### ASSIGNMENT
Of the lines below, write out exactly those from the line with "slowest_delay_ps = 460" through the line with "grt_max_degree = 28", both included, and skip the rest.

### GIVEN DATA
──────────────────────────────

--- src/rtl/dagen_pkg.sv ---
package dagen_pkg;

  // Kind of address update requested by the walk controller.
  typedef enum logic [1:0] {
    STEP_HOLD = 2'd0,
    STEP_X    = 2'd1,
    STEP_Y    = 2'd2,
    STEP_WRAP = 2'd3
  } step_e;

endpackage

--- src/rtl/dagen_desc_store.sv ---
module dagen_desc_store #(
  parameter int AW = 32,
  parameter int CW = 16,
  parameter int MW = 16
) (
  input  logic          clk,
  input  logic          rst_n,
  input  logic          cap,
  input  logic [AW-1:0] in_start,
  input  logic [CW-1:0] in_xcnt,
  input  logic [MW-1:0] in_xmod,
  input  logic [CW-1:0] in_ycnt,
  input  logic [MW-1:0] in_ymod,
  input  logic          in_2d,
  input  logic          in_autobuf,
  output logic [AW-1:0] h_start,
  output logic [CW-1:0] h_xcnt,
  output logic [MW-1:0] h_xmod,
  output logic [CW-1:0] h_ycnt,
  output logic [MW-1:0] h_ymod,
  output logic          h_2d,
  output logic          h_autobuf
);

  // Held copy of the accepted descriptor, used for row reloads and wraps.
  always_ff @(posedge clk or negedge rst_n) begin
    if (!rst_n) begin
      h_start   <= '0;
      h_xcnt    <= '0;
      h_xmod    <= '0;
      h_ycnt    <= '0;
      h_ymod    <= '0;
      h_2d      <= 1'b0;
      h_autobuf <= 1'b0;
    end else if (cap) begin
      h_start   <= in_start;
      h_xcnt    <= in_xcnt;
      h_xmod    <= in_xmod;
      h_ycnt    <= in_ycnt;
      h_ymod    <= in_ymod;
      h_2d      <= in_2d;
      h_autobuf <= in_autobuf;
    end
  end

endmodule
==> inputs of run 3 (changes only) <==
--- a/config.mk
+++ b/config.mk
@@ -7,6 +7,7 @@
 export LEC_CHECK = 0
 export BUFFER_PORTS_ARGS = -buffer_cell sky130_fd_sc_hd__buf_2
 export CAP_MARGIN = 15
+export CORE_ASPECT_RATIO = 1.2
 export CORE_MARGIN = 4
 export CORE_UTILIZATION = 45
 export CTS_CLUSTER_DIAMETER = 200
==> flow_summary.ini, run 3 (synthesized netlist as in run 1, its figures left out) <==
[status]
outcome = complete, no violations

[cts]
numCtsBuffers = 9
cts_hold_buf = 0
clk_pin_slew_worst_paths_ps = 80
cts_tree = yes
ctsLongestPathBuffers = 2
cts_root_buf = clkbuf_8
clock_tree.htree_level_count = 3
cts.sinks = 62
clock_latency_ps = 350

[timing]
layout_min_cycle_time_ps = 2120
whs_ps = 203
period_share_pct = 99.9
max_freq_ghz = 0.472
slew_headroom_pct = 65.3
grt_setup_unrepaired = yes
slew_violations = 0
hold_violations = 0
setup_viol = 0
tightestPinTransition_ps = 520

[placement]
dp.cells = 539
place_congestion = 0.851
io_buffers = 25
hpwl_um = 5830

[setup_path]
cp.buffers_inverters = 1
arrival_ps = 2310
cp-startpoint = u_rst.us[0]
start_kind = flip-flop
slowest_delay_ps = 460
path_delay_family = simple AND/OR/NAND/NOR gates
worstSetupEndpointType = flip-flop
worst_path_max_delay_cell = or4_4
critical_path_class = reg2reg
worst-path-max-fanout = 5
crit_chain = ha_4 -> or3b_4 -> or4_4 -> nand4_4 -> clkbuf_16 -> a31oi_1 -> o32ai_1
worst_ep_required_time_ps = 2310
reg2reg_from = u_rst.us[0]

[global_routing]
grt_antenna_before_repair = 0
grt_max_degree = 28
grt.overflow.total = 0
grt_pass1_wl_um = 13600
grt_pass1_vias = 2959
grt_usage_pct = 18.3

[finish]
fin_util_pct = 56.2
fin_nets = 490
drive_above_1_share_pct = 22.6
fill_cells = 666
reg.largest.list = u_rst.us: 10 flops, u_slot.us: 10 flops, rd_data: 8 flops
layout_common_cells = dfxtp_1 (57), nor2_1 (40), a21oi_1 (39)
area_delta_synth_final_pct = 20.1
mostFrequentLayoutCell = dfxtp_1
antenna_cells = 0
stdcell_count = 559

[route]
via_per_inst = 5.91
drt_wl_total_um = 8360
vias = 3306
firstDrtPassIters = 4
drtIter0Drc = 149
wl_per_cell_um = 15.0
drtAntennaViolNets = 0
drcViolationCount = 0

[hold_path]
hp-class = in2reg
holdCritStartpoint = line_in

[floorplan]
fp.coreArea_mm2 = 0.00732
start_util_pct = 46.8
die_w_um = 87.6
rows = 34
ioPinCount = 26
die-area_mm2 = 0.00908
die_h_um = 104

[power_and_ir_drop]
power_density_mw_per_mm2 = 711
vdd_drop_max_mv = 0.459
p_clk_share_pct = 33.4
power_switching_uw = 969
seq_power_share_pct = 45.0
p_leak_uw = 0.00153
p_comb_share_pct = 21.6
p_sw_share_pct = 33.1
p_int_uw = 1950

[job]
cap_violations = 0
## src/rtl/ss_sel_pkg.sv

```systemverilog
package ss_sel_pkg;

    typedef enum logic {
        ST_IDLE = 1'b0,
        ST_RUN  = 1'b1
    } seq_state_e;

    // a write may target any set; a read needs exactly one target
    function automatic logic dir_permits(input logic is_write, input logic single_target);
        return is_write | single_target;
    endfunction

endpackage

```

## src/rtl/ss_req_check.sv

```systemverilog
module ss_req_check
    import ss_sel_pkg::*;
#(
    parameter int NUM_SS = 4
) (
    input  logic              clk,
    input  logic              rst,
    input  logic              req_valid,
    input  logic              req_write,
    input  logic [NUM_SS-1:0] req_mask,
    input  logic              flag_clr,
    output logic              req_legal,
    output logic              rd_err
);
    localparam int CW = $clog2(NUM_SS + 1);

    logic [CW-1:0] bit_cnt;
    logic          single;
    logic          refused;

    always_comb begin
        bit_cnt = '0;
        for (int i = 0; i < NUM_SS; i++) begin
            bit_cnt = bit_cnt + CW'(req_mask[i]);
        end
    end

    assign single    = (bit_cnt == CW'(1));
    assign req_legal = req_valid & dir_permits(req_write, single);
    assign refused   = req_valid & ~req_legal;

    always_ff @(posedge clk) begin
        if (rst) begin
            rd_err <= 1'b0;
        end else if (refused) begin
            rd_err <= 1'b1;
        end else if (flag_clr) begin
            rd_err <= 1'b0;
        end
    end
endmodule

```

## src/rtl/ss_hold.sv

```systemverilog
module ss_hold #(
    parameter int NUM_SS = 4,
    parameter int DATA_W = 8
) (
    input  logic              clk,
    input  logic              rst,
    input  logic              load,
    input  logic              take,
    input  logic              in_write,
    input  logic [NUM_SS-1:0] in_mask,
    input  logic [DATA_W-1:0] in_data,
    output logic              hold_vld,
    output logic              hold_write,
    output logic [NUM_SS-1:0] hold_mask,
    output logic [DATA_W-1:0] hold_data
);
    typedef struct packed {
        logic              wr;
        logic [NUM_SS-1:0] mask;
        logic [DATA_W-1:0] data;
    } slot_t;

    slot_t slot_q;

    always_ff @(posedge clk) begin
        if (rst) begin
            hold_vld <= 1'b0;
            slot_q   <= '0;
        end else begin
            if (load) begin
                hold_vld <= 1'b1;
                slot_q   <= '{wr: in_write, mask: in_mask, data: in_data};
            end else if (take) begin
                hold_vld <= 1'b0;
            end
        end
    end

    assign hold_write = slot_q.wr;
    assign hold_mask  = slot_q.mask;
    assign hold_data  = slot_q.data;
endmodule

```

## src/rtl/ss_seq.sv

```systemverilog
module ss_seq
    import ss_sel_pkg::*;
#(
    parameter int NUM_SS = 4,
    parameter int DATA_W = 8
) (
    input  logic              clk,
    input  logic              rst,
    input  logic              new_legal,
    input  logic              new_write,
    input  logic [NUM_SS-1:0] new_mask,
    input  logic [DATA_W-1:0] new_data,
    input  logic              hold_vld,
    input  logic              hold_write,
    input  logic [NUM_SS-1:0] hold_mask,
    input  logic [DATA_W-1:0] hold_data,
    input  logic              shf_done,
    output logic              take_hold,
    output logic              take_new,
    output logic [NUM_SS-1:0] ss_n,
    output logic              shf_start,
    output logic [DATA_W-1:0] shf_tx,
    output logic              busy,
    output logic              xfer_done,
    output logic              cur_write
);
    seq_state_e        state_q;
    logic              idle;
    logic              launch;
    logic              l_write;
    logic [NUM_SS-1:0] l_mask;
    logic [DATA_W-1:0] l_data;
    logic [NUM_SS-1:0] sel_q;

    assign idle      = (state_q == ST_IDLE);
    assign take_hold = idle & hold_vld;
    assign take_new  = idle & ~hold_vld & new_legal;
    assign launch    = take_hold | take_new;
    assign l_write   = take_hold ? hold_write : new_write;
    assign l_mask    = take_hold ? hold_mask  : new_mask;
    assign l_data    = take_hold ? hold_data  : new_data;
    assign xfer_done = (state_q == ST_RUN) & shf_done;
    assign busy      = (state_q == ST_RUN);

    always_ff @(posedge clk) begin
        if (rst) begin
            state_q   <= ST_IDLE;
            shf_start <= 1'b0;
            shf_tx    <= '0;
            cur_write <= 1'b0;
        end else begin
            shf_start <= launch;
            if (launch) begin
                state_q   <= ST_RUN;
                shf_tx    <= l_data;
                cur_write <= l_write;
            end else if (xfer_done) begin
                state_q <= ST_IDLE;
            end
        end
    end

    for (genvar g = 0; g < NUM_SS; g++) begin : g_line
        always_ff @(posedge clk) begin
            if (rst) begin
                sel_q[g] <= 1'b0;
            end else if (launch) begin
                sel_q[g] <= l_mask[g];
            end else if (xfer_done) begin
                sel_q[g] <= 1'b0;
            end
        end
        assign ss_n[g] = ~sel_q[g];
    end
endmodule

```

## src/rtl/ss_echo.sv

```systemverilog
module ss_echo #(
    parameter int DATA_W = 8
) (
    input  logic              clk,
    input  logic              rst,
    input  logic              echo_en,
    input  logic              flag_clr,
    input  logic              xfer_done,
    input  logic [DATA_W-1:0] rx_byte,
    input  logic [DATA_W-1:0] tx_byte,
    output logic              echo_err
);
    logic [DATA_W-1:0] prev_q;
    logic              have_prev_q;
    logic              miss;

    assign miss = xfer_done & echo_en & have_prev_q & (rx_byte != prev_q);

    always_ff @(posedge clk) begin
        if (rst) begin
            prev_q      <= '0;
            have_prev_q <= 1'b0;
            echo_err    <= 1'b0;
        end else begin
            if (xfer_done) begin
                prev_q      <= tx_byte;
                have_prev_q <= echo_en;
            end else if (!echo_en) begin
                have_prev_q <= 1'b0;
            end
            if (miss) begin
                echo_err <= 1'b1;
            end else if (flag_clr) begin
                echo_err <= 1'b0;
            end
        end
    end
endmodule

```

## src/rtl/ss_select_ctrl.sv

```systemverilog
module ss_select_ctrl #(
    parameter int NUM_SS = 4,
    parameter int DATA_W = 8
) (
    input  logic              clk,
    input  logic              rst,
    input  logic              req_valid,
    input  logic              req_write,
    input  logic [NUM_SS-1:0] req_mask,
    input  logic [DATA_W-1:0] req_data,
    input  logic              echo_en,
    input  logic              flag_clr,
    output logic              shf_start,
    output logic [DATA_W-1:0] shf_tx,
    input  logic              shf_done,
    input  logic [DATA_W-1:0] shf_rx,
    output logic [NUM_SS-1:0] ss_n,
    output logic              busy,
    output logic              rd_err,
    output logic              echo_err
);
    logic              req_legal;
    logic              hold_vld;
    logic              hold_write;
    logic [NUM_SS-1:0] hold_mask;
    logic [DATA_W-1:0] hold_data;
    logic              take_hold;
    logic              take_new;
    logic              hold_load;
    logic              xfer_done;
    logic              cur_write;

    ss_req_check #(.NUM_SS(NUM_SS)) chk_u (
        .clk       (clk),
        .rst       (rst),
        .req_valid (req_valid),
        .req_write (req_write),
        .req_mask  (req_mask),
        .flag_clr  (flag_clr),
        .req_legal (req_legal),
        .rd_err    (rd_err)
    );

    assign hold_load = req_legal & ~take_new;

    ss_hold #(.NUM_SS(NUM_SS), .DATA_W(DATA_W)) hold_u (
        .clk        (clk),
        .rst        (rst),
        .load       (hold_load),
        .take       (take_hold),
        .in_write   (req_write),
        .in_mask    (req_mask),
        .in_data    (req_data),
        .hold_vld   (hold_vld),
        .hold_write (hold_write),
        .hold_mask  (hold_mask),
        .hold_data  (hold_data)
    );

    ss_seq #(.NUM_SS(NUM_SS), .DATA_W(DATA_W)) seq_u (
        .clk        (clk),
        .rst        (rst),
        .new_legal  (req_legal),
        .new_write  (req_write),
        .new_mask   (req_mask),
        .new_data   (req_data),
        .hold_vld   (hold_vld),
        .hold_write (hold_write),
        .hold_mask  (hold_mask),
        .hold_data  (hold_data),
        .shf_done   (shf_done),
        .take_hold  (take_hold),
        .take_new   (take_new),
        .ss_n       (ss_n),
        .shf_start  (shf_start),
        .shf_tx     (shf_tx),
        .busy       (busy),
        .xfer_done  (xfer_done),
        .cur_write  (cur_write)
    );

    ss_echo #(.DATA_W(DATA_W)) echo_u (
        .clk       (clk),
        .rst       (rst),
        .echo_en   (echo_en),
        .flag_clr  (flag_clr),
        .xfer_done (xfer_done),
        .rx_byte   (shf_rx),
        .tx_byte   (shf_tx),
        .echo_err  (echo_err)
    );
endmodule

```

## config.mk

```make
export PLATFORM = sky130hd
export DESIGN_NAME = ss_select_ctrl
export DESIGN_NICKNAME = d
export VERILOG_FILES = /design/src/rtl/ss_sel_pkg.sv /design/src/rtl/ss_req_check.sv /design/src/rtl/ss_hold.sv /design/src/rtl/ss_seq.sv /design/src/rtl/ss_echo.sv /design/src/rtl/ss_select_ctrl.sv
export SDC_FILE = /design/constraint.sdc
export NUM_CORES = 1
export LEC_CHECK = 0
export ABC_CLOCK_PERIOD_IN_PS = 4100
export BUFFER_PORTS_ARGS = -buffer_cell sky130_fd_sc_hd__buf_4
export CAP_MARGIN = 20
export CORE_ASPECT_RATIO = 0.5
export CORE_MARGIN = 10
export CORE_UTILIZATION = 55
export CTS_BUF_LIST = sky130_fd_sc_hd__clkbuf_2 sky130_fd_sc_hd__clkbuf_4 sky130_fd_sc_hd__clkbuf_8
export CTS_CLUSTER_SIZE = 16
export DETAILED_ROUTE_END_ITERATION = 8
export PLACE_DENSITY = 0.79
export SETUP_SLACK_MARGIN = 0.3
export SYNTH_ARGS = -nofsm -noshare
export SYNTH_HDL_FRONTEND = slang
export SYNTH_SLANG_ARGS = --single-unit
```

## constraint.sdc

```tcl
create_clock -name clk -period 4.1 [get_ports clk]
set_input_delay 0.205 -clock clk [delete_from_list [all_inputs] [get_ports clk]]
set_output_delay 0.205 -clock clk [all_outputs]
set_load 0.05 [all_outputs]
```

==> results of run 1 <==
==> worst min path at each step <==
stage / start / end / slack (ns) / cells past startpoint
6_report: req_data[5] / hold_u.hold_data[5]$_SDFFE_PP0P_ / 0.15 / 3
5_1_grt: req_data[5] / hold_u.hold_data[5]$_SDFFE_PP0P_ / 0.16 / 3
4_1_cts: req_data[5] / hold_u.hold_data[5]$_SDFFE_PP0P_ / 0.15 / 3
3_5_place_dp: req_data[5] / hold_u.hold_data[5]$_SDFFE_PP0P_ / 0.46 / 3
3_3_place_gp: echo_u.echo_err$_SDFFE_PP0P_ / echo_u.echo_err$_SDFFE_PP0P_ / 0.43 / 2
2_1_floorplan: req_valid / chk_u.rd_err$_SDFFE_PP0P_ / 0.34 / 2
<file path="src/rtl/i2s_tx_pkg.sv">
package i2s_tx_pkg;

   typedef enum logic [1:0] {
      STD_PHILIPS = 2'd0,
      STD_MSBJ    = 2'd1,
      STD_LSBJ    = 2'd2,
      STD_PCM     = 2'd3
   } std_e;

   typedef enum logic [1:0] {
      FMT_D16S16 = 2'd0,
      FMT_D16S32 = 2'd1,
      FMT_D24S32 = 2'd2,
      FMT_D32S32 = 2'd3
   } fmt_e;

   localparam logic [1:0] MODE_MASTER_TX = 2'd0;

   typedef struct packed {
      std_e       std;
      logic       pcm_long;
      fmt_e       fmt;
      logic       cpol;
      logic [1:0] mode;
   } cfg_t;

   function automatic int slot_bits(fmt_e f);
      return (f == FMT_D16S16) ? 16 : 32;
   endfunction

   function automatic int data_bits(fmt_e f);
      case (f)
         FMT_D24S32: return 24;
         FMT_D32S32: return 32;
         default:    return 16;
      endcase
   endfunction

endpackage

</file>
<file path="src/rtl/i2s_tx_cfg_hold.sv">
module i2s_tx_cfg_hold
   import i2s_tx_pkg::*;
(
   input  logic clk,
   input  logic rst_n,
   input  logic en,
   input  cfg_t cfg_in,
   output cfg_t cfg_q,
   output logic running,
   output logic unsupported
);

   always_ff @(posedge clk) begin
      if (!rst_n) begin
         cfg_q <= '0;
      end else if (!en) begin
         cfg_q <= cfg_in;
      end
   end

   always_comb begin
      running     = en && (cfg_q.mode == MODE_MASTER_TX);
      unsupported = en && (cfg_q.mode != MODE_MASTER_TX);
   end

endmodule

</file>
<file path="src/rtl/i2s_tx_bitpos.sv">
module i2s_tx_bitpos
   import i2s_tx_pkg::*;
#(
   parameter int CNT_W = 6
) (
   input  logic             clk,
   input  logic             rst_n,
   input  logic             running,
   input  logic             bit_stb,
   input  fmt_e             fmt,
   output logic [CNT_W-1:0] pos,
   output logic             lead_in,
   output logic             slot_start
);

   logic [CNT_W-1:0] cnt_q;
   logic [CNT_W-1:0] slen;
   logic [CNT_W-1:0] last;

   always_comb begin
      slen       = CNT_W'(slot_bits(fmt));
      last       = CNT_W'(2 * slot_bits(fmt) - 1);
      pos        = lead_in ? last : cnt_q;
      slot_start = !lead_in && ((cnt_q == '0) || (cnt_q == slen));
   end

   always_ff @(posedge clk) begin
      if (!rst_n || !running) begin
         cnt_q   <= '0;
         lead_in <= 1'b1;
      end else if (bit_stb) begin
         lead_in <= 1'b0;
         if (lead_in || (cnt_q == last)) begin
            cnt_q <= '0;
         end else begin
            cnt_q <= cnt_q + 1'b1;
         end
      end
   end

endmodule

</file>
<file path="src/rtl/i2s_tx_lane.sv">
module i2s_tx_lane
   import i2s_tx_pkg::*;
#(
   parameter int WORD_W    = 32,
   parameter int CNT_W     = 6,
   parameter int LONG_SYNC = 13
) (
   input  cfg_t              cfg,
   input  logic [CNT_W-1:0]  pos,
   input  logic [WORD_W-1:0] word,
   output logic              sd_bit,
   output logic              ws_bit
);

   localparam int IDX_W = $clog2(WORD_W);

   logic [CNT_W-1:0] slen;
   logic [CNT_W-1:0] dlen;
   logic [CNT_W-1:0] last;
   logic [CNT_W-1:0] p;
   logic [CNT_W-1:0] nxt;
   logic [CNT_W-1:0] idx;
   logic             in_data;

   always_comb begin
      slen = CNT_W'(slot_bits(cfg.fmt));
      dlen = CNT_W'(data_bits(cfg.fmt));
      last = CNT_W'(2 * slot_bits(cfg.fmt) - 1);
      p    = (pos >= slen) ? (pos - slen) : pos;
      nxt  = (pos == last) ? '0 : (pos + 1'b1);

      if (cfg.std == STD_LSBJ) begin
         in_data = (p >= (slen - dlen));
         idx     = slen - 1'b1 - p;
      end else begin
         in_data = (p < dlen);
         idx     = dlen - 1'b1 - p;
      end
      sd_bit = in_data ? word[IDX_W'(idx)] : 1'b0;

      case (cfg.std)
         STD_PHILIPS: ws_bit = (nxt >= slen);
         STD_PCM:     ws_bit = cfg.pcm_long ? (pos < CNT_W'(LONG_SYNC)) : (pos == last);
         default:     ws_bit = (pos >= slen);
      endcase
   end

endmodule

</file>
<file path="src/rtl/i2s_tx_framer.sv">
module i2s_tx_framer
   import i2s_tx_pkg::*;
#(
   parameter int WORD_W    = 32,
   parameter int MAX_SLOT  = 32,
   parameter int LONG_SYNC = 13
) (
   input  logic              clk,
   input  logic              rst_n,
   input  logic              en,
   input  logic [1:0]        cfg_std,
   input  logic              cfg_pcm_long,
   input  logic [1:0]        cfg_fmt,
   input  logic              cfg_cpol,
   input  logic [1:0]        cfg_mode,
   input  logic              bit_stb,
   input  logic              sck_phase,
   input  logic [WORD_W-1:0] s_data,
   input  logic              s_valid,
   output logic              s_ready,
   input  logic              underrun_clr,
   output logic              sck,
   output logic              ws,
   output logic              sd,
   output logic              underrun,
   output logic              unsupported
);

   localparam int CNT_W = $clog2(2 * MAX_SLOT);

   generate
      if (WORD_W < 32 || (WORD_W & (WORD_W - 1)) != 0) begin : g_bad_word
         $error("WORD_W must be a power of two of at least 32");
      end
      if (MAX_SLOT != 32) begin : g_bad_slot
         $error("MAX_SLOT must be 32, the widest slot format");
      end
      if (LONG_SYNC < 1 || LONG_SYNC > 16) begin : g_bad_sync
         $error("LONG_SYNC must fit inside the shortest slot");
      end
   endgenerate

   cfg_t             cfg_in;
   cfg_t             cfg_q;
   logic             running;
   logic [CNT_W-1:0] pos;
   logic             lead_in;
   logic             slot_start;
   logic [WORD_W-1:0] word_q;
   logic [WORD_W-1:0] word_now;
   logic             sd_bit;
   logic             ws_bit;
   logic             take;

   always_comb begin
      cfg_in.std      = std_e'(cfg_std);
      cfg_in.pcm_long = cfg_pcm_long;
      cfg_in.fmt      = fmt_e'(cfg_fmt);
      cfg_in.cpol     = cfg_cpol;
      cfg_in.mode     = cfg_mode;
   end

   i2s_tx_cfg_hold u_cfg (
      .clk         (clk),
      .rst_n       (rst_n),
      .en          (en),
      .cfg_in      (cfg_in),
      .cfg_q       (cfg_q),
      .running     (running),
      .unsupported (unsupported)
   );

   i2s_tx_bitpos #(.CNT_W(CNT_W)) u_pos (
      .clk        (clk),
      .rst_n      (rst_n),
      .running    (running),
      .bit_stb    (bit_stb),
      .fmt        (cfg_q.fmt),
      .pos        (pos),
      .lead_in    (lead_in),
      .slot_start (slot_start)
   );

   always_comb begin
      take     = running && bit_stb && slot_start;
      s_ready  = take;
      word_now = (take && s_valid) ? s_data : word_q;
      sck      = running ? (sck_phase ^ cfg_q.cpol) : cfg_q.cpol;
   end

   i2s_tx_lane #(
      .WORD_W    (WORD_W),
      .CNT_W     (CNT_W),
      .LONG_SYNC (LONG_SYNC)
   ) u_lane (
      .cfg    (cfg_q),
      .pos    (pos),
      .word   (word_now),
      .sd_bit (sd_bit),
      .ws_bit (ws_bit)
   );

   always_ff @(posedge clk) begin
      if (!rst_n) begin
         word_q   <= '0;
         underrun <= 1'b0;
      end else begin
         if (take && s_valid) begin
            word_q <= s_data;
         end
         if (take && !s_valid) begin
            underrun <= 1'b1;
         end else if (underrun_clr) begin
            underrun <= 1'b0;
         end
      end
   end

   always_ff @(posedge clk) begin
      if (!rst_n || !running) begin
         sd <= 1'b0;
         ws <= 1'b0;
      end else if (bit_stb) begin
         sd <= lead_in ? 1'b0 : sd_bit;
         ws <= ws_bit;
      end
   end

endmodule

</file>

──────────────────────────────

### RESPONSE TO THE EXERCISE
slowest_delay_ps = 460
path_delay_family = simple AND/OR/NAND/NOR gates
worstSetupEndpointType = flip-flop
worst_path_max_delay_cell = or4_4
critical_path_class = reg2reg
worst-path-max-fanout = 5
crit_chain = ha_4 -> or3b_4 -> or4_4 -> nand4_4 -> clkbuf_16 -> a31oi_1 -> o32ai_1
worst_ep_required_time_ps = 2310
reg2reg_from = u_rst.us[0]

[global_routing]
grt_antenna_before_repair = 0
grt_max_degree = 28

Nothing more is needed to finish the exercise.